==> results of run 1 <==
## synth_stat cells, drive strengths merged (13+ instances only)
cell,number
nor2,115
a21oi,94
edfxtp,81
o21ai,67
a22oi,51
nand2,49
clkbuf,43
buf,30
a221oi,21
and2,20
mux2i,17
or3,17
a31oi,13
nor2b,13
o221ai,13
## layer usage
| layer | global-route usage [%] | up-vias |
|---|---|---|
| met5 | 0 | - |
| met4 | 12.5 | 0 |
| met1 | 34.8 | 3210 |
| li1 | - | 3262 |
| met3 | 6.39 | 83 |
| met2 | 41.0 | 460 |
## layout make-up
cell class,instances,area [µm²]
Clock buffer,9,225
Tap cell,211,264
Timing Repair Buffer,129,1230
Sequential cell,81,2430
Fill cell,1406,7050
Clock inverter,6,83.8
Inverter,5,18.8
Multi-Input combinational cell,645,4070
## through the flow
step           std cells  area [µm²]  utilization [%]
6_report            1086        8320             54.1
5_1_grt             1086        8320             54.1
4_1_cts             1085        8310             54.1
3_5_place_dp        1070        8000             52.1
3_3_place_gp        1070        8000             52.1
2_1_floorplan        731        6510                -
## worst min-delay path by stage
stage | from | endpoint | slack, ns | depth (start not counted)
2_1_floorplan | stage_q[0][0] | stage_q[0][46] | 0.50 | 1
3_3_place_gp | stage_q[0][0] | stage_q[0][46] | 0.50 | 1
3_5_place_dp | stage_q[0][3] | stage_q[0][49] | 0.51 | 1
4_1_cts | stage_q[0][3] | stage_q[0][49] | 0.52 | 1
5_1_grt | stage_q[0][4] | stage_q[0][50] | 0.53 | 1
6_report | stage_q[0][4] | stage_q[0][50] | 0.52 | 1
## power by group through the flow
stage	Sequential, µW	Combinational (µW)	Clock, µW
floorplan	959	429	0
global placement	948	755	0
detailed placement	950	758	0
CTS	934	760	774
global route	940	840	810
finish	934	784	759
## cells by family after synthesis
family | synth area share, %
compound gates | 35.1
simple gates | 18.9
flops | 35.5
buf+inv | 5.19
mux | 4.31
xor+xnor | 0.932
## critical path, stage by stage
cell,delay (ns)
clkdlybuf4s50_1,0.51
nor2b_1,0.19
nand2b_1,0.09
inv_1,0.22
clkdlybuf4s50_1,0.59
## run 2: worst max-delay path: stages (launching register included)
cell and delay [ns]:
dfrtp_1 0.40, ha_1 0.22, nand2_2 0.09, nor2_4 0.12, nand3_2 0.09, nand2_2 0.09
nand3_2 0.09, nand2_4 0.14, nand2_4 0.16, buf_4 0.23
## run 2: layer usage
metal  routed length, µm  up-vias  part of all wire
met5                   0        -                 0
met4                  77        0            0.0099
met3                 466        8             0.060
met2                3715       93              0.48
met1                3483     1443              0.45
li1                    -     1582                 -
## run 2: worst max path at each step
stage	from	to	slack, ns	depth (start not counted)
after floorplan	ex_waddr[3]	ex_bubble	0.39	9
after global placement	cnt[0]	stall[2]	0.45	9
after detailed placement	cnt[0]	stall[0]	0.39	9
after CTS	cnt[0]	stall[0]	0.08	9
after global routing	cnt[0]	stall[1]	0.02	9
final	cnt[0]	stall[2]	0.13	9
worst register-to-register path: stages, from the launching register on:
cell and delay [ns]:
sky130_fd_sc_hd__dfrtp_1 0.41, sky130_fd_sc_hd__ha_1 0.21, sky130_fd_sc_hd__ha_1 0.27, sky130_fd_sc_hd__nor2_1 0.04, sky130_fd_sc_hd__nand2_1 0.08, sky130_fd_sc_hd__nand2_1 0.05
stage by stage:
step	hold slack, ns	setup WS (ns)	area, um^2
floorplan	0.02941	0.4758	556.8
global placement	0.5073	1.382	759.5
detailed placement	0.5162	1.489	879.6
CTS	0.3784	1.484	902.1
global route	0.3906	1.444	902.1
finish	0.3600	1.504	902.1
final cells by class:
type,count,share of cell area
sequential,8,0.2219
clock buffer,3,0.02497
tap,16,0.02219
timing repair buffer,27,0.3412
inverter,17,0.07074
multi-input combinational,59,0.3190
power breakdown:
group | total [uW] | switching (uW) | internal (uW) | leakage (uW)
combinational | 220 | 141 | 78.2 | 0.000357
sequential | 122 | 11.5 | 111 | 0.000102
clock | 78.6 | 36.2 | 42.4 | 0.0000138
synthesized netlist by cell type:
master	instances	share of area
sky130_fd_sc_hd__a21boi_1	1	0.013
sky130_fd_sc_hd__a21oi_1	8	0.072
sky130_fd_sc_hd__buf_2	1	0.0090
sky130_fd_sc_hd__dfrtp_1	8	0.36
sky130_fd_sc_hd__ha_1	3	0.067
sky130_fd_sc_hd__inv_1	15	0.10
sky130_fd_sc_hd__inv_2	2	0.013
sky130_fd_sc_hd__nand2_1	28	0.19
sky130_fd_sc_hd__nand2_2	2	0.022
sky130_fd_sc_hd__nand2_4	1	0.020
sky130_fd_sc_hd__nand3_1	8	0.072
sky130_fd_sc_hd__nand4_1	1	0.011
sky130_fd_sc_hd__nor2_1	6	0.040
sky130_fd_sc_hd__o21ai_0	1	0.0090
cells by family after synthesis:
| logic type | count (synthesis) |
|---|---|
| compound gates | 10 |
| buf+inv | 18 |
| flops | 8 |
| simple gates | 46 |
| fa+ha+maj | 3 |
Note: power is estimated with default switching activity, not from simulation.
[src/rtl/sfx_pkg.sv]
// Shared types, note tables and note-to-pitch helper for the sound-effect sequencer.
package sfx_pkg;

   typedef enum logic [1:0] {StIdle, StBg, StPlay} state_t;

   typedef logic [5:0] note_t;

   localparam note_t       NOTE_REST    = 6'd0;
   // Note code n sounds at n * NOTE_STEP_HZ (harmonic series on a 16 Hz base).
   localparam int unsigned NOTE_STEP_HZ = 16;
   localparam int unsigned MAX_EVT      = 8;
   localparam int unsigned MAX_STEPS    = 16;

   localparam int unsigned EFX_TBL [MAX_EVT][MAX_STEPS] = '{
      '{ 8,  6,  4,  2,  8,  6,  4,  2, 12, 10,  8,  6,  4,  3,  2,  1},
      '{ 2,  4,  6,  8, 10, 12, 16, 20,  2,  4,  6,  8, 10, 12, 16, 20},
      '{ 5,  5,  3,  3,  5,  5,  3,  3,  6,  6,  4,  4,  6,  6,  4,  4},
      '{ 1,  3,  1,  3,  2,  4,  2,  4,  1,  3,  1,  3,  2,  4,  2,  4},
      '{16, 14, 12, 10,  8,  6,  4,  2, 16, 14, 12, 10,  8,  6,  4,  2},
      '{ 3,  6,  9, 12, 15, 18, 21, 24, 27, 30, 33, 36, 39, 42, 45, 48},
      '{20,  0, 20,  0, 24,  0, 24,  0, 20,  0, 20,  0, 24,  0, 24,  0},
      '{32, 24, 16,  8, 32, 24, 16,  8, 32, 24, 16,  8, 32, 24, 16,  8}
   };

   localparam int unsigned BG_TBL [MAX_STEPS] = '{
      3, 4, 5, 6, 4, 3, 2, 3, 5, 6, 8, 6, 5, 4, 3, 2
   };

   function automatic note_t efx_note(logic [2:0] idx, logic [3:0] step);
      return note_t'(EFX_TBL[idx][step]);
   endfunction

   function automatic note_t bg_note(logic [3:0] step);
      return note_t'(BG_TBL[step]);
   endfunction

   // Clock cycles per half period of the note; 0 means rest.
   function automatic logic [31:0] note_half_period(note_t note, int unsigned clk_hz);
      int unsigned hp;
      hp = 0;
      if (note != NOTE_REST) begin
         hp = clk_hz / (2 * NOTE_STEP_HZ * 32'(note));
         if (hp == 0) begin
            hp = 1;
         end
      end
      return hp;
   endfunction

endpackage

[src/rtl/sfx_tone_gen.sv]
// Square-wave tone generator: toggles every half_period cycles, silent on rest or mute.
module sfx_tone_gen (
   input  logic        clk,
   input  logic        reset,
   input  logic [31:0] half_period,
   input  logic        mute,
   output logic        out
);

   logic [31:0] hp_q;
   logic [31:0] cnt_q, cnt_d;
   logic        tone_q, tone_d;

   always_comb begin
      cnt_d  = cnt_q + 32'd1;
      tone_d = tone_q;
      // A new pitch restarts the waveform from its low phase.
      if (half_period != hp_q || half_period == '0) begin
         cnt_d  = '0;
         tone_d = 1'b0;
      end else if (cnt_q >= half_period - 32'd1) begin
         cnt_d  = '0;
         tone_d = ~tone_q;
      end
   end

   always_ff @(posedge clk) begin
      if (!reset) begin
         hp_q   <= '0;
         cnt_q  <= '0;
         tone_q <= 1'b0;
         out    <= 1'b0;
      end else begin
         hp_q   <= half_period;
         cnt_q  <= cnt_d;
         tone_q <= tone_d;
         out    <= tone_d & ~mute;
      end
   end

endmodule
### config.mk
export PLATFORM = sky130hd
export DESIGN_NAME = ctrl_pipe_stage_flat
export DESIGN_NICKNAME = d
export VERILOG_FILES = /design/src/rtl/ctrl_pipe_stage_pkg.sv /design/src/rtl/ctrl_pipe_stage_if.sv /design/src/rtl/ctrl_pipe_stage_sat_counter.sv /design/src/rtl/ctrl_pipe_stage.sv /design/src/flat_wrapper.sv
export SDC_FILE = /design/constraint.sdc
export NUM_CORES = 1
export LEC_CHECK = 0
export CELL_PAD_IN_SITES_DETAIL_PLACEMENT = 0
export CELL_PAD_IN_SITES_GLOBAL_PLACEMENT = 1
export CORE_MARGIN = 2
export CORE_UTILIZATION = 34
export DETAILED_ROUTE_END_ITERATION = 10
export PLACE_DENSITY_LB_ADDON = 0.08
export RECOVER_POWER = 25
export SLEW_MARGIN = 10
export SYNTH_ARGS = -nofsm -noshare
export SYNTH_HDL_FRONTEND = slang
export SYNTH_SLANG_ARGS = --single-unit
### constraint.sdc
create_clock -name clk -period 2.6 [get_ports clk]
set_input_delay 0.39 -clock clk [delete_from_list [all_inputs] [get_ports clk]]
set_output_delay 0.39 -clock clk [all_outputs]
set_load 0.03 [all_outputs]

--------------------------------------------------

### WHAT YOU WILL DO
Across the whole listing, show each line where the word "through" occurs.

### TASK OUTPUT
## through the flow
## power by group through the flow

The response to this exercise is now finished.